[Excerpts from a dataset]

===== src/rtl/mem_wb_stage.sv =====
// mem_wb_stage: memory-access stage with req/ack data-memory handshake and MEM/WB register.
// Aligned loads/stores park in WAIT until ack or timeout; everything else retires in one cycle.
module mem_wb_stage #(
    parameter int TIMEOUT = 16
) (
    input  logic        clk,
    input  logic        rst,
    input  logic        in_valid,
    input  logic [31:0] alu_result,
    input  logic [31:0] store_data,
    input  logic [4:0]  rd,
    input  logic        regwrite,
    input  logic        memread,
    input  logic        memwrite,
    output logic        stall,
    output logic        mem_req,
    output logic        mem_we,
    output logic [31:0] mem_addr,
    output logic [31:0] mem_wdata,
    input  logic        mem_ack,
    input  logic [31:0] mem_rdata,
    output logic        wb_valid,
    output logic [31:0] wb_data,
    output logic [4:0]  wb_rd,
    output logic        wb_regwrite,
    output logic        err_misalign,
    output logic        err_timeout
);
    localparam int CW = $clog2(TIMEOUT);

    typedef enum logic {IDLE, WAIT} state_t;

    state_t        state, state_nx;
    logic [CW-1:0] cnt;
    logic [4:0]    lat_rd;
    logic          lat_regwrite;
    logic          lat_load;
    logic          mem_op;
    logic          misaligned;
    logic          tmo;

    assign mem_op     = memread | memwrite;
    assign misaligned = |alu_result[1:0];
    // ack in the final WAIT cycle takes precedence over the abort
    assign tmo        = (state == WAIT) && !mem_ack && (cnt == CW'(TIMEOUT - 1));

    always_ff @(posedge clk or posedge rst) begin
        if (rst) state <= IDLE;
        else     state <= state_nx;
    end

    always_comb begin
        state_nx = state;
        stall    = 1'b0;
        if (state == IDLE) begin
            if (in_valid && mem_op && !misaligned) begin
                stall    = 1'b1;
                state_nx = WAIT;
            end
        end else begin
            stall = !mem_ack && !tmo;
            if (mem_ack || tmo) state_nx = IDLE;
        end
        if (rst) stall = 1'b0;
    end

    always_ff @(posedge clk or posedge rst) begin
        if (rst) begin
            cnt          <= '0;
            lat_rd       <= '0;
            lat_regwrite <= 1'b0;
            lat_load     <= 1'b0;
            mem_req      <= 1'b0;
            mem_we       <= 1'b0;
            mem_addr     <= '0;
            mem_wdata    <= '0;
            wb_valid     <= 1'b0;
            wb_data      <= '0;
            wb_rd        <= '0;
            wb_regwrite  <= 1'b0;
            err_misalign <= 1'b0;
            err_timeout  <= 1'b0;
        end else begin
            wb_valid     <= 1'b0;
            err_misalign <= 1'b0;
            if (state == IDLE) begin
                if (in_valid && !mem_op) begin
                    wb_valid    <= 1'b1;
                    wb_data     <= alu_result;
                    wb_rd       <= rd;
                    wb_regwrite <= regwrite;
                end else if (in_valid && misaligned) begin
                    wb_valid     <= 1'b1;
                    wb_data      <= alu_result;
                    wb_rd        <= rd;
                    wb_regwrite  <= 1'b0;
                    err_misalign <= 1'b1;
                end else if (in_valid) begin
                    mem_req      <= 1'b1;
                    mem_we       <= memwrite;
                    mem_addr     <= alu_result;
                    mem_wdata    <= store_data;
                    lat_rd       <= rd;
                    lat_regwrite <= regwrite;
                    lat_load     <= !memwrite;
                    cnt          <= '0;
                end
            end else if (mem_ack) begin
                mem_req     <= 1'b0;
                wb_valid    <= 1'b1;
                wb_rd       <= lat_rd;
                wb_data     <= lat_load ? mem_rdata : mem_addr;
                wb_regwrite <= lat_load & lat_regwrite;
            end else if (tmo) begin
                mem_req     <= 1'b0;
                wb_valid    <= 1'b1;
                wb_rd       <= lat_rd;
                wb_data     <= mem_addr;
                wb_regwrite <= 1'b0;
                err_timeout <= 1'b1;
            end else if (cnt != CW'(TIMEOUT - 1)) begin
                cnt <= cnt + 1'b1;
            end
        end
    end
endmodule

...

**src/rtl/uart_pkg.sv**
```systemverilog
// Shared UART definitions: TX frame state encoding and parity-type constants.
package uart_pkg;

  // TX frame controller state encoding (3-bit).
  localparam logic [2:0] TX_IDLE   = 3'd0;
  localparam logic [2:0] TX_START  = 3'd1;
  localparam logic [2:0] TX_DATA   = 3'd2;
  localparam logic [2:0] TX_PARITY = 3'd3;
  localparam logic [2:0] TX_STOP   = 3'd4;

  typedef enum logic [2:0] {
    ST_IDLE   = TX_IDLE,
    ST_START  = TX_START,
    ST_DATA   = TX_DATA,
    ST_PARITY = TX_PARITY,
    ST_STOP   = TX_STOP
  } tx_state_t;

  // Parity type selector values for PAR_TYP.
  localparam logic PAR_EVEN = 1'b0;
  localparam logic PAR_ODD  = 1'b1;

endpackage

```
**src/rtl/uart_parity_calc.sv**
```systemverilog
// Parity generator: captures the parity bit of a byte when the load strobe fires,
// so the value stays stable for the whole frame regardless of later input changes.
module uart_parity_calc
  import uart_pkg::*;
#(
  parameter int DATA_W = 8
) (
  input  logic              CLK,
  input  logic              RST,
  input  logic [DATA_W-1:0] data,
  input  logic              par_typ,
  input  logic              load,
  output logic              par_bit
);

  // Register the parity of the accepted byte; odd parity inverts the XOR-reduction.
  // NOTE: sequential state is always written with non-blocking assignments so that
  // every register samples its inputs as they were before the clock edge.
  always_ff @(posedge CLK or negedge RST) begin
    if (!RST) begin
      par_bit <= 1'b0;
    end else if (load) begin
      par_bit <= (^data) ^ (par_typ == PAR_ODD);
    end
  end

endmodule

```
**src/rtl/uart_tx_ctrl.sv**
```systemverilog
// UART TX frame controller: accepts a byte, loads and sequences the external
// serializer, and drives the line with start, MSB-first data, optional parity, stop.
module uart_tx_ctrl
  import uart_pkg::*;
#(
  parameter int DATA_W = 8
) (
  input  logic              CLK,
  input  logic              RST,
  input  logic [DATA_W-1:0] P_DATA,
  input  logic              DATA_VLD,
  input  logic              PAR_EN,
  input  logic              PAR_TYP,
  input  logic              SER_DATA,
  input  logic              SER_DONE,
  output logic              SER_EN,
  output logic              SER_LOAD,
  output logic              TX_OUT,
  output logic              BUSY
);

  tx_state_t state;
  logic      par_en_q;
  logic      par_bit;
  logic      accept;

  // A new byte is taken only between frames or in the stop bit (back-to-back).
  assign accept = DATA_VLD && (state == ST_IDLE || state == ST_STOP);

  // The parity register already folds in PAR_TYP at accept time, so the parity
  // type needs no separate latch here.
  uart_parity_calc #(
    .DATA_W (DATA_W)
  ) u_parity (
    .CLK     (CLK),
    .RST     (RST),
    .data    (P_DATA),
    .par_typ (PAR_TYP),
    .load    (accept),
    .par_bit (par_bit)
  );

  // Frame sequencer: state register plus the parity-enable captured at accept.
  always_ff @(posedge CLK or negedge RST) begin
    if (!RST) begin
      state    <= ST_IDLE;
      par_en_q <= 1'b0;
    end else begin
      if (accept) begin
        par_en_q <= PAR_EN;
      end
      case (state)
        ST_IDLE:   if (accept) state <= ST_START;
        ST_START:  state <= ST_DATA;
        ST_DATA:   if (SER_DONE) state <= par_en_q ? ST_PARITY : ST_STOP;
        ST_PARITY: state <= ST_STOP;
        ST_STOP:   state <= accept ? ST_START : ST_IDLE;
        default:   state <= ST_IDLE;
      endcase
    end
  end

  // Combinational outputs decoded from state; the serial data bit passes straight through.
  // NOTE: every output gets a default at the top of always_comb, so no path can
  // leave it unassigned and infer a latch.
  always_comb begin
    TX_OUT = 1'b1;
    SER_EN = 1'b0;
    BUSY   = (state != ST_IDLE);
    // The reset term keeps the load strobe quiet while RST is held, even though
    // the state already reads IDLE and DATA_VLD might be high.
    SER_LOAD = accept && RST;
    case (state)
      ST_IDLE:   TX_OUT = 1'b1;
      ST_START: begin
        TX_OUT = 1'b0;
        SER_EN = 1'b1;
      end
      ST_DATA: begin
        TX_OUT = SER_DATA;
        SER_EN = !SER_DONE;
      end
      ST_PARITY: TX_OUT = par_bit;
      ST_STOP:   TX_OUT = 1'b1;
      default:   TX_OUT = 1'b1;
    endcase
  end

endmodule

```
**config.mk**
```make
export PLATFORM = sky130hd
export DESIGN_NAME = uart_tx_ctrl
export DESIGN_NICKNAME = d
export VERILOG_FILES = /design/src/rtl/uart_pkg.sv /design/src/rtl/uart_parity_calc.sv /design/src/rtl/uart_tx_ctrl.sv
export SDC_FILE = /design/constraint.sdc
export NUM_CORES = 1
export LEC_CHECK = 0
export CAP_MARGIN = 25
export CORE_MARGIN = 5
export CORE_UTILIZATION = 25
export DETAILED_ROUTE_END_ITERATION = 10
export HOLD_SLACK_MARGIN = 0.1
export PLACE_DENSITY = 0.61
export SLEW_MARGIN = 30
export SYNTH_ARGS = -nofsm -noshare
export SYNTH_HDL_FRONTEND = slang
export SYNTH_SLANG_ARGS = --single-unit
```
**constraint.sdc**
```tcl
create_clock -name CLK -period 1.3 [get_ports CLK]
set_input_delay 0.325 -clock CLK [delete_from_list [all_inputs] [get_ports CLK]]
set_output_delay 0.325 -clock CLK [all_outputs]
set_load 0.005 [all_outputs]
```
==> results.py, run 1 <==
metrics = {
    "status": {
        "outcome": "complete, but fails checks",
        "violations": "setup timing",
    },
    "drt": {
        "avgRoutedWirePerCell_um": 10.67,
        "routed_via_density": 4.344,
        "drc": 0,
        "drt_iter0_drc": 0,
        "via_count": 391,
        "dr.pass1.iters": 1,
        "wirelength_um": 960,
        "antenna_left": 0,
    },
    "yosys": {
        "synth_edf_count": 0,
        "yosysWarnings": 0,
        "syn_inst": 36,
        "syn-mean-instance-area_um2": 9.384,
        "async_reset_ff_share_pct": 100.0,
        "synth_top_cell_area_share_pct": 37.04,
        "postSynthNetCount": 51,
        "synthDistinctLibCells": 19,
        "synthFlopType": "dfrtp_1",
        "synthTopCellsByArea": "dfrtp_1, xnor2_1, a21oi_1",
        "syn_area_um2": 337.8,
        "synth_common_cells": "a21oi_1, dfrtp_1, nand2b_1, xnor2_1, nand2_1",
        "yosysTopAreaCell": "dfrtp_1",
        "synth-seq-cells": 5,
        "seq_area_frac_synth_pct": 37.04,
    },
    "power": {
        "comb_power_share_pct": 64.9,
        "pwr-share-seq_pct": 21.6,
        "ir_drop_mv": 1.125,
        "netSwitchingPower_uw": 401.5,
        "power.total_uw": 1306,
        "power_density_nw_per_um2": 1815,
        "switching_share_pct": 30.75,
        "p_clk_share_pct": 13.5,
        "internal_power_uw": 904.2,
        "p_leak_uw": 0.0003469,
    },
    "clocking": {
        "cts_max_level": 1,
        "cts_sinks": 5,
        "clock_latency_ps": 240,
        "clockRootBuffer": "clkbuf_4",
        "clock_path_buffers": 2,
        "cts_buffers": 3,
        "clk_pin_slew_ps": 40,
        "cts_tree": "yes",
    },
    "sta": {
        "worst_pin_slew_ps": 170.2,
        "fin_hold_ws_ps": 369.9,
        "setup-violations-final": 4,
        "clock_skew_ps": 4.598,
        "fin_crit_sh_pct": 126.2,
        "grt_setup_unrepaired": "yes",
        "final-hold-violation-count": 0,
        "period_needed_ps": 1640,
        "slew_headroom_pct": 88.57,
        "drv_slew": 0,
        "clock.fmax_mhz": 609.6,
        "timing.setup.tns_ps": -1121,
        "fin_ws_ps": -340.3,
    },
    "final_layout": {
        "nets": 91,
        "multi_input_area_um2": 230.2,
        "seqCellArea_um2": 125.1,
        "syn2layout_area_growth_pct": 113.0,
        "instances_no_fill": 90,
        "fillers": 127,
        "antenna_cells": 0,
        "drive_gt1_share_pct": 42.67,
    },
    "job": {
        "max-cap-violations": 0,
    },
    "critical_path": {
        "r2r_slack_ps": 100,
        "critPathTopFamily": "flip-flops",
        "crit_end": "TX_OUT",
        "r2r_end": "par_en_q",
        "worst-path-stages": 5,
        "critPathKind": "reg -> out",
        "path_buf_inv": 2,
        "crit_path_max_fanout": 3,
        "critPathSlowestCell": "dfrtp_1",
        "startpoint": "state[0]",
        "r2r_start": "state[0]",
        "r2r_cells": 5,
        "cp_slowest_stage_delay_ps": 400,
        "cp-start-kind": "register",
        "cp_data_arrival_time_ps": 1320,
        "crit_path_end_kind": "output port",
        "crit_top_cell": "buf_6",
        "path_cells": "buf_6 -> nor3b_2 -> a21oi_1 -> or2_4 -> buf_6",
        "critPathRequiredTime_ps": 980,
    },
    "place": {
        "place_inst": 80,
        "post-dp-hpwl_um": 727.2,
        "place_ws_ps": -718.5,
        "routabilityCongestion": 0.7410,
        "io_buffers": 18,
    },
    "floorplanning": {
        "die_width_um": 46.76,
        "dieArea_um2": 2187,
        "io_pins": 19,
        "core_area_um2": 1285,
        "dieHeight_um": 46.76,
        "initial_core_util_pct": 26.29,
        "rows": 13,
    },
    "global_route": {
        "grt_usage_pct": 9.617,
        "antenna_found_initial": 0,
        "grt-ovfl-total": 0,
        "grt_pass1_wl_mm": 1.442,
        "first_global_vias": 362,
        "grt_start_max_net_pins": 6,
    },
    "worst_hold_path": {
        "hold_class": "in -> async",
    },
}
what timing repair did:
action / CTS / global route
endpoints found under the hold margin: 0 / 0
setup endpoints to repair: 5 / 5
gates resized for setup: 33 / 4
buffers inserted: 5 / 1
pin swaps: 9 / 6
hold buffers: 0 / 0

Problem to work on:
Gather each line in these records that contains the string "timing".

Output for this task:
        "violations": "setup timing",
        "timing.setup.tns_ps": -1121,
what timing repair did:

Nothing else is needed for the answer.